(Stored data)
......

==> src/rtl/bus_err_unit_id.sv <==
// rtl/bus_err_unit_id.sv - ID-aware bus error unit with per-channel tracking and shared error FIFO
//
// Tracks outstanding requests per (channel, ID). Erroring response beats become
// records that land in one-deep per-channel stages. A round-robin arbiter pushes
// one stage per cycle into a shared error FIFO.
// Ports:
//   clk_i, rst_ni            clock, async active-low reset
//   testmode_i               FIFO test-mode passthrough (no effect on this FIFO)
//   req_*_i                  per-channel request handshake, ID, address, metadata
//   rsp_*_i                  per-channel response handshake, ID, last beat, error code
//   drop_clr_i               clears drop_cnt_o and id_collision_o
//   err_fifo_pop_i           pops the head error entry
//   err_irq_o                FIFO not empty
//   err_*_o                  head entry fields (zero while empty)
//   err_fifo_overflow_o      FIFO full
//   drop_cnt_o               saturating count of lost errors
//   id_collision_o           sticky: request reused an outstanding ID
module bus_err_unit_id #(
    parameter int AddrWidth       = 48,
    parameter int MetaDataWidth   = 1,
    parameter int ErrBits         = 3,
    parameter int IdWidth         = 2,
    parameter int NumChannels     = 2,
    parameter int NumStoredErrors = 4,
    parameter int DropCntWidth    = 8,
    parameter bit DropOldest      = 1'b0,
    localparam int ChanW          = (NumChannels > 1) ? $clog2(NumChannels) : 1
) (
    input  logic                                 clk_i,
    input  logic                                 rst_ni,
    input  logic                                 testmode_i,
    input  logic [NumChannels-1:0]               req_valid_i,
    input  logic [NumChannels*IdWidth-1:0]       req_id_i,
    input  logic [NumChannels*AddrWidth-1:0]     req_addr_i,
    input  logic [NumChannels*MetaDataWidth-1:0] req_meta_i,
    input  logic [NumChannels-1:0]               rsp_valid_i,
    input  logic [NumChannels*IdWidth-1:0]       rsp_id_i,
    input  logic [NumChannels-1:0]               rsp_last_i,
    input  logic [NumChannels*ErrBits-1:0]       rsp_err_i,
    input  logic                                 drop_clr_i,
    input  logic                                 err_fifo_pop_i,
    output logic                                 err_irq_o,
    output logic [ErrBits-1:0]                   err_code_o,
    output logic [AddrWidth-1:0]                 err_addr_o,
    output logic [MetaDataWidth-1:0]             err_meta_o,
    output logic [ChanW-1:0]                     err_chan_o,
    output logic [IdWidth-1:0]                   err_id_o,
    output logic                                 err_unknown_o,
    output logic                                 err_fifo_overflow_o,
    output logic [DropCntWidth-1:0]              drop_cnt_o,
    output logic                                 id_collision_o
);
    localparam int NumIds  = 2 ** IdWidth;
    localparam int TabSize = NumChannels * NumIds;
    localparam int TabW    = (TabSize > 1) ? $clog2(TabSize) : 1;
    localparam int PtrW    = $clog2(NumStoredErrors);
    localparam int CntW    = $clog2(NumStoredErrors + 1);
    localparam int IncW    = $clog2(NumChannels + 2);

    typedef struct packed {
        logic [ErrBits-1:0]       err;
        logic [AddrWidth-1:0]     addr;
        logic [MetaDataWidth-1:0] meta;
        logic [ChanW-1:0]         chan;
        logic [IdWidth-1:0]       id;
        logic                     unknown;
    } rec_t;

    logic unused_testmode;
    assign unused_testmode = testmode_i;

    // Tracking table
    logic [TabSize-1:0]       tab_valid_q, tab_valid_d;
    logic [AddrWidth-1:0]     tab_addr_q [TabSize];
    logic [AddrWidth-1:0]     tab_addr_d [TabSize];
    logic [MetaDataWidth-1:0] tab_meta_q [TabSize];
    logic [MetaDataWidth-1:0] tab_meta_d [TabSize];
    logic                     collision_set;
    rec_t                     rec [NumChannels];
    logic [NumChannels-1:0]   rec_valid;

    always_comb begin
        logic [TabW-1:0] ridx;
        logic [TabW-1:0] qidx;
        logic            freed;
        tab_valid_d   = tab_valid_q;
        tab_addr_d    = tab_addr_q;
        tab_meta_d    = tab_meta_q;
        collision_set = 1'b0;
        rec_valid     = '0;
        ridx          = '0;
        qidx          = '0;
        freed         = 1'b0;
        for (int c = 0; c < NumChannels; c++) begin
            ridx = TabW'(c * NumIds) + TabW'(rsp_id_i[c*IdWidth +: IdWidth]);
            qidx = TabW'(c * NumIds) + TabW'(req_id_i[c*IdWidth +: IdWidth]);
            // Lookup always sees the pre-edge entry, so a same-cycle request
            // cannot affect the response it races with.
            rec[c].err     = rsp_err_i[c*ErrBits +: ErrBits];
            rec[c].addr    = tab_valid_q[ridx] ? tab_addr_q[ridx] : '0;
            rec[c].meta    = tab_valid_q[ridx] ? tab_meta_q[ridx] : '0;
            rec[c].chan    = ChanW'(c);
            rec[c].id      = rsp_id_i[c*IdWidth +: IdWidth];
            rec[c].unknown = ~tab_valid_q[ridx];
            rec_valid[c]   = rsp_valid_i[c] && (rec[c].err != '0);
            freed = rsp_valid_i[c] && rsp_last_i[c] && (ridx == qidx);
            if (rsp_valid_i[c] && rsp_last_i[c]) begin
                tab_valid_d[ridx] = 1'b0;
            end
            // Request is applied after the response so it wins on the same entry;
            // an entry being retired this cycle counts as free.
            if (req_valid_i[c]) begin
                if (tab_valid_q[qidx] && !freed) begin
                    tab_valid_d[qidx] = 1'b0;
                    collision_set     = 1'b1;
                end else begin
                    tab_valid_d[qidx] = 1'b1;
                    tab_addr_d[qidx]  = req_addr_i[c*AddrWidth +: AddrWidth];
                    tab_meta_d[qidx]  = req_meta_i[c*MetaDataWidth +: MetaDataWidth];
                end
            end
        end
    end

    // Stages and round-robin arbitration
    rec_t                   stage_q [NumChannels];
    rec_t                   stage_d [NumChannels];
    logic [NumChannels-1:0] stage_valid_q, stage_valid_d;
    logic [ChanW-1:0]       rr_q, rr_d;
    logic                   gnt_any;
    logic [ChanW-1:0]       gnt_idx;
    logic [IncW-1:0]        stage_drops;
    logic                   fifo_full;

    always_comb begin
        logic [ChanW-1:0] cand;
        gnt_any = 1'b0;
        gnt_idx = '0;
        cand    = '0;
        for (int k = 0; k < NumChannels; k++) begin
            cand = ChanW'((int'(rr_q) + k) % NumChannels);
            if (!gnt_any && stage_valid_q[cand] && (!fifo_full || DropOldest)) begin
                gnt_any = 1'b1;
                gnt_idx = cand;
            end
        end
        rr_d = gnt_any ? ChanW'((int'(gnt_idx) + 1) % NumChannels) : rr_q;
    end

    always_comb begin
        stage_valid_d = stage_valid_q;
        stage_d       = stage_q;
        stage_drops   = '0;
        for (int c = 0; c < NumChannels; c++) begin
            if (gnt_any && gnt_idx == ChanW'(c)) begin
                stage_valid_d[c] = 1'b0;
            end
            if (rec_valid[c]) begin
                if (!stage_valid_q[c] || (gnt_any && gnt_idx == ChanW'(c))) begin
                    stage_d[c]       = rec[c];
                    stage_valid_d[c] = 1'b1;
                end else begin
                    stage_drops = stage_drops + IncW'(1);
                end
            end
        end
    end

    // Error FIFO
    rec_t            fifo_q [NumStoredErrors];
    rec_t            fifo_d [NumStoredErrors];
    logic [PtrW-1:0] wptr_q, wptr_d, rptr_q, rptr_d;
    logic [CntW-1:0] count_q, count_d;
    logic            pop_eff, oldest_drop;

    function automatic logic [PtrW-1:0] ptr_inc(input logic [PtrW-1:0] p);
        return (p == PtrW'(NumStoredErrors - 1)) ? '0 : p + 1'b1;
    endfunction

    assign fifo_full = (count_q == CntW'(NumStoredErrors));

    always_comb begin
        fifo_d      = fifo_q;
        wptr_d      = wptr_q;
        rptr_d      = rptr_q;
        count_d     = count_q;
        pop_eff     = err_fifo_pop_i && (count_q != '0);
        // Only reachable with DropOldest: grants are blocked on full otherwise.
        oldest_drop = gnt_any && fifo_full && !pop_eff;
        if (gnt_any) begin
            fifo_d[wptr_q] = stage_q[gnt_idx];
            wptr_d         = ptr_inc(wptr_q);
        end
        if (pop_eff || oldest_drop) begin
            rptr_d = ptr_inc(rptr_q);
        end
        if (gnt_any && !(pop_eff || oldest_drop)) begin
            count_d = count_q + 1'b1;
        end else if (!gnt_any && pop_eff) begin
            count_d = count_q - 1'b1;
        end
    end

    // Drop counter and collision flag
    logic [DropCntWidth-1:0]      drop_cnt_q, drop_cnt_d;
    logic [DropCntWidth+IncW-1:0] drop_sum;
    logic                         collision_q, collision_d;

    always_comb begin
        drop_sum = {{IncW{1'b0}}, drop_cnt_q}
                 + {{DropCntWidth{1'b0}}, stage_drops + IncW'(oldest_drop)};
        if (drop_clr_i) begin
            drop_cnt_d = '0;
        end else if (|drop_sum[DropCntWidth +: IncW]) begin
            drop_cnt_d = '1;
        end else begin
            drop_cnt_d = drop_sum[DropCntWidth-1:0];
        end
        collision_d = drop_clr_i ? 1'b0 : (collision_q | collision_set);
    end

    always_ff @(posedge clk_i or negedge rst_ni) begin
        if (!rst_ni) begin
            tab_valid_q <= '0;
            for (int i = 0; i < TabSize; i++) begin
                tab_addr_q[i] <= '0;
                tab_meta_q[i] <= '0;
            end
            stage_valid_q <= '0;
            for (int c = 0; c < NumChannels; c++) begin
                stage_q[c] <= '0;
            end
            for (int i = 0; i < NumStoredErrors; i++) begin
                fifo_q[i] <= '0;
            end
            wptr_q      <= '0;
            rptr_q      <= '0;
            count_q     <= '0;
            rr_q        <= '0;
            drop_cnt_q  <= '0;
            collision_q <= 1'b0;
        end else begin
            tab_valid_q   <= tab_valid_d;
            tab_addr_q    <= tab_addr_d;
            tab_meta_q    <= tab_meta_d;
            stage_valid_q <= stage_valid_d;
            stage_q       <= stage_d;
            fifo_q        <= fifo_d;
            wptr_q        <= wptr_d;
            rptr_q        <= rptr_d;
            count_q       <= count_d;
            rr_q          <= rr_d;
            drop_cnt_q    <= drop_cnt_d;
            collision_q   <= collision_d;
        end
    end

    rec_t head;
    assign head = (count_q != '0) ? fifo_q[rptr_q] : '0;

    assign err_irq_o           = (count_q != '0);
    assign err_code_o          = head.err;
    assign err_addr_o          = head.addr;
    assign err_meta_o          = head.meta;
    assign err_chan_o          = head.chan;
    assign err_id_o            = head.id;
    assign err_unknown_o       = head.unknown;
    assign err_fifo_overflow_o = fifo_full;
    assign drop_cnt_o          = drop_cnt_q;
    assign id_collision_o      = collision_q;

endmodule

......

Task.
Give the number of lines in the data that include the string "shared", please, and nothing else.

Your response.
2